Entries taken from a collection
━━━
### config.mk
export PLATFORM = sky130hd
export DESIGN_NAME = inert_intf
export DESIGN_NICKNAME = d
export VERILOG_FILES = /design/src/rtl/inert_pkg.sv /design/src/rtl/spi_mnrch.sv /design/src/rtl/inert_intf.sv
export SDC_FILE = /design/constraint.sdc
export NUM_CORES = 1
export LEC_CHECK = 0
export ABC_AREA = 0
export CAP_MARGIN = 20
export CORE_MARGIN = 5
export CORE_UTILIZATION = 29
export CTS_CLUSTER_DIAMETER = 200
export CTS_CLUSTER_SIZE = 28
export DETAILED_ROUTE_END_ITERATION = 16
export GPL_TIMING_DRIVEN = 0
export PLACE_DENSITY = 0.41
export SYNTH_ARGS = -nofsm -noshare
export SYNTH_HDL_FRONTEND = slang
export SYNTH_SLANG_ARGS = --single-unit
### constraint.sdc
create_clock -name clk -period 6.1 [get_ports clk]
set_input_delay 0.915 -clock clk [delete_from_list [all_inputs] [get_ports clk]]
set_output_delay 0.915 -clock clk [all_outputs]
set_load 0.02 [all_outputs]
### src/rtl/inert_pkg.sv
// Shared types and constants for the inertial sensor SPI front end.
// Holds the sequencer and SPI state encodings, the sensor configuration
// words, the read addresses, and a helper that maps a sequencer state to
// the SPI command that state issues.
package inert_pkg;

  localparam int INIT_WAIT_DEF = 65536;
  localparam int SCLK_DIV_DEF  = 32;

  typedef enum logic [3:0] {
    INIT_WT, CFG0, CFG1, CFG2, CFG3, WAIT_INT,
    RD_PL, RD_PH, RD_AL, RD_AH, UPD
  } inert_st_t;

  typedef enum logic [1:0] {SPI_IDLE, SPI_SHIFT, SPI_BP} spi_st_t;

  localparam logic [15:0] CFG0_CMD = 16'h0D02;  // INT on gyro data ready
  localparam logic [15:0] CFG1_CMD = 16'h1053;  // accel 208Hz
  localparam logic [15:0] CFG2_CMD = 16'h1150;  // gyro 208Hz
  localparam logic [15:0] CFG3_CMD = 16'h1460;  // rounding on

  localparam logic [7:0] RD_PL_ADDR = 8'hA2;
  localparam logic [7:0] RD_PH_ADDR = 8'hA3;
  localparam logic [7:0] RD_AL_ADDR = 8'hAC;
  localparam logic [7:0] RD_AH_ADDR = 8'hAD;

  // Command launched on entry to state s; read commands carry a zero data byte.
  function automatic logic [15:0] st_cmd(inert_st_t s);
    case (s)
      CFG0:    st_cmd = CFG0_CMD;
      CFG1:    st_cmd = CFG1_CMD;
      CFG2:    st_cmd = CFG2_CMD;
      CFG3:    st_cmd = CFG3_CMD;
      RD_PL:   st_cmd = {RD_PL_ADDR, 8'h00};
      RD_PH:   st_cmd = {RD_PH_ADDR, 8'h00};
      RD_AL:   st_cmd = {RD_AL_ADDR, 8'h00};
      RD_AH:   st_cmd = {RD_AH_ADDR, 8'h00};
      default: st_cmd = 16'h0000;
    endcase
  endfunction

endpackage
━━━
For every line above that includes the word "sequencer", return the line.

// Holds the sequencer and SPI state encodings, the sensor configuration
// words, the read addresses, and a helper that maps a sequencer state to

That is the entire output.